I concluded the previous post emphasizing the critical role of parents in laying the foundation of core values in children. Parents need to be the role models for children. Their actions talk best. Getting involved in the affairs of children holds the key and provides opportunities to parents to lay a strong foundation: brick-by-brick. We all come across situation like these:

• In a children’s game of Football or Cricket, the ball hits the neighbour’s window and breaks the glass. Parents can ignore it thinking it is not only their child who did it. On the other hand, Parents can take the child to the neighbour’s house to apologize and offer to get the glass replaced. This simple act teaches the child some important lessons: accept responsibility for your action; apologize if your action has caused inconvenience or harm to someone; and how to be a good neighbour.
• Children are generally excited in their moments of successes. Parents need to find time to join them in such moments. However, it is essential to discuss with them how did they achieve what they did. The child may confide in us (that is where an open and friendly communication helps), for example, the referee or umpire could not notice the fault which the child or one of his/her team member had made, and they won the game. Now, we have an opportunity to impart another lesson of integrity: how you achieve something is more important that what you achieve. We can explore the options of correcting such a mistake like accepting it before the other team, coach or umpire, saying sorry, even returning the trophy, if possible. If the child does any of these, we must show our instant appreciation in words and action.
• The moments of failures also provide opportunities that must not be missed. Parents often make the mistake of burdening the children with huge expectations. This puts them under a lot of stress. Some children even take the ultimate step and commit suicide if they don’t achieve the desired result. What is the big deal if they don’t get above 90 %, don’t get selected in an entrance examination or win in a sport? We, as parents, need to acknowledge the effort put in by the child. It is a good idea to celebrate the effort of the child by taking him/her out for dinner or to a movie. The child feels good and is encouraged to try harder the next time and learns important lessons: put in your best effort and don’t worry about the result; there is always a next time; and even if you don’t achieve what you are aiming for, it is not the end of the world… there are more opportunities to explore.

There may be many more examples of actions that parents can take. Each action is like laying a brick in foundation of building character of our children. If the initial bricks are not laid properly, the building may not be strong.


When my father was a child…

February 22, 2009

I recently read this story by Alexandra Ruskin in my son’s text book. It is an interesting tale in which a child talks about his father’s childhood dreams. The story goes like this…

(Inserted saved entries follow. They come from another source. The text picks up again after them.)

==> src/rtl/mul_arb_pkg.sv <==
// mul_arb_pkg: shared state encoding and latency bounds for mul_arbiter
package mul_arb_pkg;
   typedef enum logic [1:0] {IDLE = 2'd0, CALC = 2'd1, RESP = 2'd2} state_t;
   localparam int LAT_MIN = 1;
   localparam int LAT_MAX = 4;
endpackage

==> src/rtl/mul_8bit.sv <==
// mul_8bit: combinational 8x8 unsigned multiplier built as a partial-product adder tree
module mul_8bit (
   input  logic [7:0]  a,
   input  logic [7:0]  b,
   output logic [15:0] p
);
   logic [15:0] pp [8];
   logic [15:0] s1 [4];
   logic [15:0] s2 [2];
   for (genvar i = 0; i < 8; i++) begin : g_pp
      assign pp[i] = b[i] ? 16'(a) << i : 16'd0;
   end
   for (genvar i = 0; i < 4; i++) begin : g_s1
      assign s1[i] = pp[2*i] + pp[2*i+1];
   end
   for (genvar i = 0; i < 2; i++) begin : g_s2
      assign s2[i] = s1[2*i] + s1[2*i+1];
   end
   assign p = s2[0] + s2[1];
endmodule
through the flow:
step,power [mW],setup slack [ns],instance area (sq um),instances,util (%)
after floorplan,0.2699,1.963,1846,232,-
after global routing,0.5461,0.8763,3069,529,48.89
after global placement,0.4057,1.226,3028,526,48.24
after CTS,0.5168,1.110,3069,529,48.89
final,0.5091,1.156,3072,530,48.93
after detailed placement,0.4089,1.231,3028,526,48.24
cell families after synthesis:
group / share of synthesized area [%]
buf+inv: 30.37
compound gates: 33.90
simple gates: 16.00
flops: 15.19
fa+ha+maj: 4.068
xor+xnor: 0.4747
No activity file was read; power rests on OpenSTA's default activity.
### config.mk
export PLATFORM = sky130hd
export DESIGN_NAME = instr_encoder_flat
export DESIGN_NICKNAME = d
export VERILOG_FILES = /design/src/rtl/instr_encoder_pkg.sv /design/src/rtl/instr_encoder_if.sv /design/src/rtl/instr_encoder.sv /design/src/flat_wrapper.sv
export SDC_FILE = /design/constraint.sdc
export NUM_CORES = 1
export LEC_CHECK = 0
export BUFFER_PORTS_ARGS = -buffer_cell sky130_fd_sc_hd__buf_4
export CELL_PAD_IN_SITES_DETAIL_PLACEMENT = 1
export CELL_PAD_IN_SITES_GLOBAL_PLACEMENT = 1
export CORE_ASPECT_RATIO = 0.9
export CORE_MARGIN = 5
export CORE_UTILIZATION = 43
export DETAILED_ROUTE_END_ITERATION = 16
export PLACE_DENSITY = 0.77
export SYNTH_ARGS = -nofsm -noshare
export SYNTH_HDL_FRONTEND = slang
export SYNTH_SLANG_ARGS = --single-unit
### constraint.sdc
create_clock -name clk -period 2.52 [get_ports clk]
set_input_delay 0.504 -clock clk [delete_from_list [all_inputs] [get_ports clk]]
set_output_delay 0.504 -clock clk [all_outputs]
set_load 0.01 [all_outputs]
### src/rtl/instr_encoder_pkg.sv
// Shared types for the MIPS32 instruction encoder: decoded operation codes
// and the encoder sequencer state (exported for debug visibility).
package instr_encoder_pkg;

  typedef enum logic [4:0] {
    OP_NOP, OP_ADDU, OP_SUBU, OP_AND, OP_OR, OP_XOR, OP_NOR, OP_SLT, OP_SLTU,
    OP_SLL, OP_SRL, OP_SRA, OP_LUI,
    OP_LB, OP_LH, OP_LW, OP_LBU, OP_LHU, OP_SB, OP_SH, OP_SW,
    OP_MULT, OP_DIV, OP_JR, OP_BEQ
  } oper_t;

  typedef enum logic [1:0] {
    IDLE, EMIT_LUI, EMIT_ORI, EMIT_OP
  } enc_state_t;

endpackage

### src/rtl/instr_encoder_if.sv
// Request/response bundle of the instruction encoder.
// Both channels use strict valid/ready: a transfer happens on a clock edge where
// valid & ready are both high; the sender holds its payload stable while valid & !ready.
interface instr_encoder_if;
  import instr_encoder_pkg::*;

  logic        req_valid;
  logic        req_ready;
  oper_t       req_op;
  logic        req_use_imm;
  logic [4:0]  req_rs;
  logic [4:0]  req_rt;
  logic [4:0]  req_rd;
  logic [4:0]  req_shamt;
  logic [31:0] req_imm;
  logic        out_valid;
  logic        out_ready;
  logic [31:0] out_instr;
  logic        out_last;
  logic        err_pulse;
  logic        busy;
  enc_state_t  dbg_state;

  modport master (
    output req_valid, req_op, req_use_imm, req_rs, req_rt, req_rd, req_shamt, req_imm,
    output out_ready,
    input  req_ready, out_valid, out_instr, out_last, err_pulse, busy, dbg_state
  );

  modport slave (
    input  req_valid, req_op, req_use_imm, req_rs, req_rt, req_rd, req_shamt, req_imm,
    input  out_ready,
    output req_ready, out_valid, out_instr, out_last, err_pulse, busy, dbg_state
  );

endinterface

### src/rtl/instr_encoder.sv
// Encodes decoded operations into MIPS32 words, expanding wide immediates via $at
// into LUI/ORI/op. Optional macro ENCODER_SKIP_ORI_EN drops the ORI when imm[15:0]==0.
module instr_encoder
  import instr_encoder_pkg::*;
#(
  parameter int FIFO_DEPTH = 4
) (
  input logic            clk,
  input logic            rst_n,
  instr_encoder_if.slave bus
);

  localparam int          AW      = $clog2(FIFO_DEPTH);
  localparam logic [AW:0] PTR_ONE = (AW + 1)'(1);

  enc_state_t  state, state_nx;
  logic [31:0] lui_q, ori_q, op_q;
  logic [31:0] lui_w, ori_w, op_w;
  logic        cls_err, cls_expand;
  logic [5:0]  funct, iopc, mopc;
  logic        is_alu, zext, is_load, is_store;
  logic        sfit, zfit;
  logic        accept, push, push_last, pop, can_push, full, empty, skip_ori;
  logic [31:0] push_word;
  logic [AW:0] wr_ptr, rd_ptr;
  logic [32:0] mem [FIFO_DEPTH];
  logic        err_q;

  // ALU ops: R-type funct plus the matching I-type opcode (0 = no immediate form).
  always_comb begin
    funct  = 6'h00;
    iopc   = 6'h00;
    zext   = 1'b0;
    is_alu = 1'b1;
    case (bus.req_op)
      OP_ADDU: begin funct = 6'h21; iopc = 6'h09; end
      OP_SUBU: funct = 6'h23;
      OP_AND:  begin funct = 6'h24; iopc = 6'h0C; zext = 1'b1; end
      OP_OR:   begin funct = 6'h25; iopc = 6'h0D; zext = 1'b1; end
      OP_XOR:  begin funct = 6'h26; iopc = 6'h0E; zext = 1'b1; end
      OP_NOR:  funct = 6'h27;
      OP_SLT:  begin funct = 6'h2A; iopc = 6'h0A; end
      OP_SLTU: begin funct = 6'h2B; iopc = 6'h0B; end
      default: is_alu = 1'b0;
    endcase
  end

  always_comb begin
    mopc     = 6'h00;
    is_load  = 1'b0;
    is_store = 1'b0;
    case (bus.req_op)
      OP_LB:   begin mopc = 6'h20; is_load = 1'b1; end
      OP_LH:   begin mopc = 6'h21; is_load = 1'b1; end
      OP_LW:   begin mopc = 6'h23; is_load = 1'b1; end
      OP_LBU:  begin mopc = 6'h24; is_load = 1'b1; end
      OP_LHU:  begin mopc = 6'h25; is_load = 1'b1; end
      OP_SB:   begin mopc = 6'h28; is_store = 1'b1; end
      OP_SH:   begin mopc = 6'h29; is_store = 1'b1; end
      OP_SW:   begin mopc = 6'h2B; is_store = 1'b1; end
      default: ;
    endcase
  end

  assign sfit  = (&bus.req_imm[31:15]) | ~(|bus.req_imm[31:15]);
  assign zfit  = ~(|bus.req_imm[31:16]);
  assign lui_w = {6'h0F, 5'd0, 5'd1, bus.req_imm[31:16]};
  assign ori_w = {6'h0D, 5'd1, 5'd1, bus.req_imm[15:0]};

  always_comb begin
    op_w       = '0;
    cls_err    = 1'b0;
    cls_expand = 1'b0;
    if (is_alu) begin
      if (!bus.req_use_imm)
        op_w = {6'h00, bus.req_rs, bus.req_rt, bus.req_rd, 5'd0, funct};
      else if (iopc == 6'h00)
        cls_err = 1'b1;
      else if (zext ? zfit : sfit)
        op_w = {iopc, bus.req_rs, bus.req_rd, bus.req_imm[15:0]};
      else if (bus.req_rs == 5'd1)
        cls_err = 1'b1;  // $at is the scratch register of the expansion
      else begin
        cls_expand = 1'b1;
        op_w       = {6'h00, bus.req_rs, 5'd1, bus.req_rd, 5'd0, funct};
      end
    end else if (is_load || is_store) begin
      if (!sfit)
        cls_err = 1'b1;
      else
        op_w = {mopc, bus.req_rs, (is_load ? bus.req_rd : bus.req_rt), bus.req_imm[15:0]};
    end else begin
      case (bus.req_op)
        OP_SLL:  op_w = {11'd0, bus.req_rt, bus.req_rd, bus.req_shamt, 6'h00};
        OP_SRL:  op_w = {11'd0, bus.req_rt, bus.req_rd, bus.req_shamt, 6'h02};
        OP_SRA:  op_w = {11'd0, bus.req_rt, bus.req_rd, bus.req_shamt, 6'h03};
        OP_LUI:  op_w = {6'h0F, 5'd0, bus.req_rd, bus.req_imm[15:0]};
        default: cls_err = 1'b1;
      endcase
    end
  end

`ifdef ENCODER_SKIP_ORI_EN
  assign skip_ori = (ori_q[15:0] == 16'h0000);
`else
  assign skip_ori = 1'b0;
`endif

  assign full     = (wr_ptr[AW] != rd_ptr[AW]) && (wr_ptr[AW-1:0] == rd_ptr[AW-1:0]);
  assign empty    = (wr_ptr == rd_ptr);
  assign pop      = !empty && bus.out_ready;
  assign can_push = !full || pop;
  assign accept   = bus.req_valid && (state == IDLE);

  always_comb begin
    state_nx  = state;
    push      = 1'b0;
    push_word = '0;
    push_last = 1'b0;
    case (state)
      IDLE: begin
        if (accept && !cls_err) state_nx = cls_expand ? EMIT_LUI : EMIT_OP;
      end
      EMIT_LUI: begin
        if (can_push) begin
          push      = 1'b1;
          push_word = lui_q;
          state_nx  = skip_ori ? EMIT_OP : EMIT_ORI;
        end
      end
      EMIT_ORI: begin
        if (can_push) begin
          push      = 1'b1;
          push_word = ori_q;
          state_nx  = EMIT_OP;
        end
      end
      EMIT_OP: begin
        if (can_push) begin
          push      = 1'b1;
          push_word = op_q;
          push_last = 1'b1;
          state_nx  = IDLE;
        end
      end
      default: state_nx = IDLE;
    endcase
  end

  always_ff @(posedge clk or negedge rst_n) begin
    if (!rst_n) begin
      state <= IDLE;
      err_q <= 1'b0;
    end else begin
      state <= state_nx;
      err_q <= accept && cls_err;
    end
  end

  always_ff @(posedge clk or negedge rst_n) begin
    if (!rst_n) begin
      lui_q <= '0;
      ori_q <= '0;
      op_q  <= '0;
    end else if (accept) begin
      lui_q <= lui_w;
      ori_q <= ori_w;
      op_q  <= op_w;
    end
  end

  always_ff @(posedge clk or negedge rst_n) begin
    if (!rst_n) begin
      wr_ptr <= '0;
      rd_ptr <= '0;
    end else begin
      if (push) wr_ptr <= wr_ptr + PTR_ONE;
      if (pop)  rd_ptr <= rd_ptr + PTR_ONE;
    end
  end

  always_ff @(posedge clk) begin
    if (push) mem[wr_ptr[AW-1:0]] <= {push_last, push_word};
  end

  assign bus.req_ready                 = (state == IDLE);
  assign bus.out_valid                 = !empty;
  assign {bus.out_last, bus.out_instr} = empty ? 33'd0 : mem[rd_ptr[AW-1:0]];
  assign bus.err_pulse                 = err_q;
  assign bus.busy                      = (state != IDLE) || !empty;
  assign bus.dbg_state                 = state;

endmodule
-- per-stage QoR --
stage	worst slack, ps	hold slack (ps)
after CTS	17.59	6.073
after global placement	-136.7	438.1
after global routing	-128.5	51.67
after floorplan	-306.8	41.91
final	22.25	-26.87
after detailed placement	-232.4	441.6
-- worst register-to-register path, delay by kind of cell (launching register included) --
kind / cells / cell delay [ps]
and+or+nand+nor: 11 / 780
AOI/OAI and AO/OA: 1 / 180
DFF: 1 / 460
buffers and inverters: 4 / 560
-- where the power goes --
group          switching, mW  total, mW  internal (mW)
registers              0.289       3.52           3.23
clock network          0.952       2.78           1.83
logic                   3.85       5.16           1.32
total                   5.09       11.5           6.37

When my father was a child, he was often asked what you would like to be when you grew up. He had different answers each time. First he said he would become a night watchman so that he could roam around freely when everyone else was asleep. Next, he wanted to be an ice cream vendor – have as much ice cream as you want, and yet be able to roam around. Later, he aspired to become a railway engine driver. His parents would laugh at his answers. Father’s dreams kept on changing with time – becoming a pilot, to becoming an actor and so on. Finally, he said he wanted to become a dog. As a dog he could run fast on four legs, bark at people, run after them and laze around – all at his will. He had one problem though. He was unable to scratch his back with his leg like dogs do. He started spending time with dogs to learn the trick. One day an army officer passed by and asked him, “What are you doing with dogs”. Father replied, “I am learning how to be a dog”. When the officer asked why, father said,“ I have been a human for some time and now I want a change. The officer asked him if he knew what a human being was. The father said no and asked him to explain. The officer said, “think over it yourself” and left. Father kept on thinking and realized that he must first learn to become a human being. This time when he shared his desire with his parents, no one laughed. Father had finally got his lesson of life:be a good human being.

My son told me that the teacher asked children the same question in their class after the story. Most children wanted to be achievers in terms of position or money. Only a small group said they would like to be a good human being. When I asked about his response, my son said, “I wanted to be in the group that opted for good human being but most of my friends were in the other group. I was not sure how will I defend my choice. So, I also went with the other group”.

I asked him what does being a good human being mean to you. He thought for a while and said doing good deeds, helping others, etc. I said that is very good and posed another question, “If you see some people beating a man mercilessly on road, what will you do? Will you join the party who is beating because it is in majority or you will try to intervene to make peace and help the man. He said, he will try to intervene to help the man. Then we discussed what is meant by being a good human being. We summarized the discussion with three points: a) we need to do what we believe in and what we feel is the right thing to do. If a large number of people do something, it does not make it right; b) being a good human being does not mean that you can’t be an achiever. You must try to excel in your chosen field and yet be a good human being; and c) in race of life, never compromise on your values.

I hope my son will remember this. I need to reiterate this from time to time though. I shared this episode because it has learning for parents and teachers. Peer pressure plays a dominant role in forming values throughout our lives but is more central in formative years.  We need to talk to children as friends and lead by example. Times have changed. Parents have lesser time for children. Children are living in an environment in which everyone wants to get rich quickly. But we need to lay the foundation of core values in our children. We can’t afford to fail in this.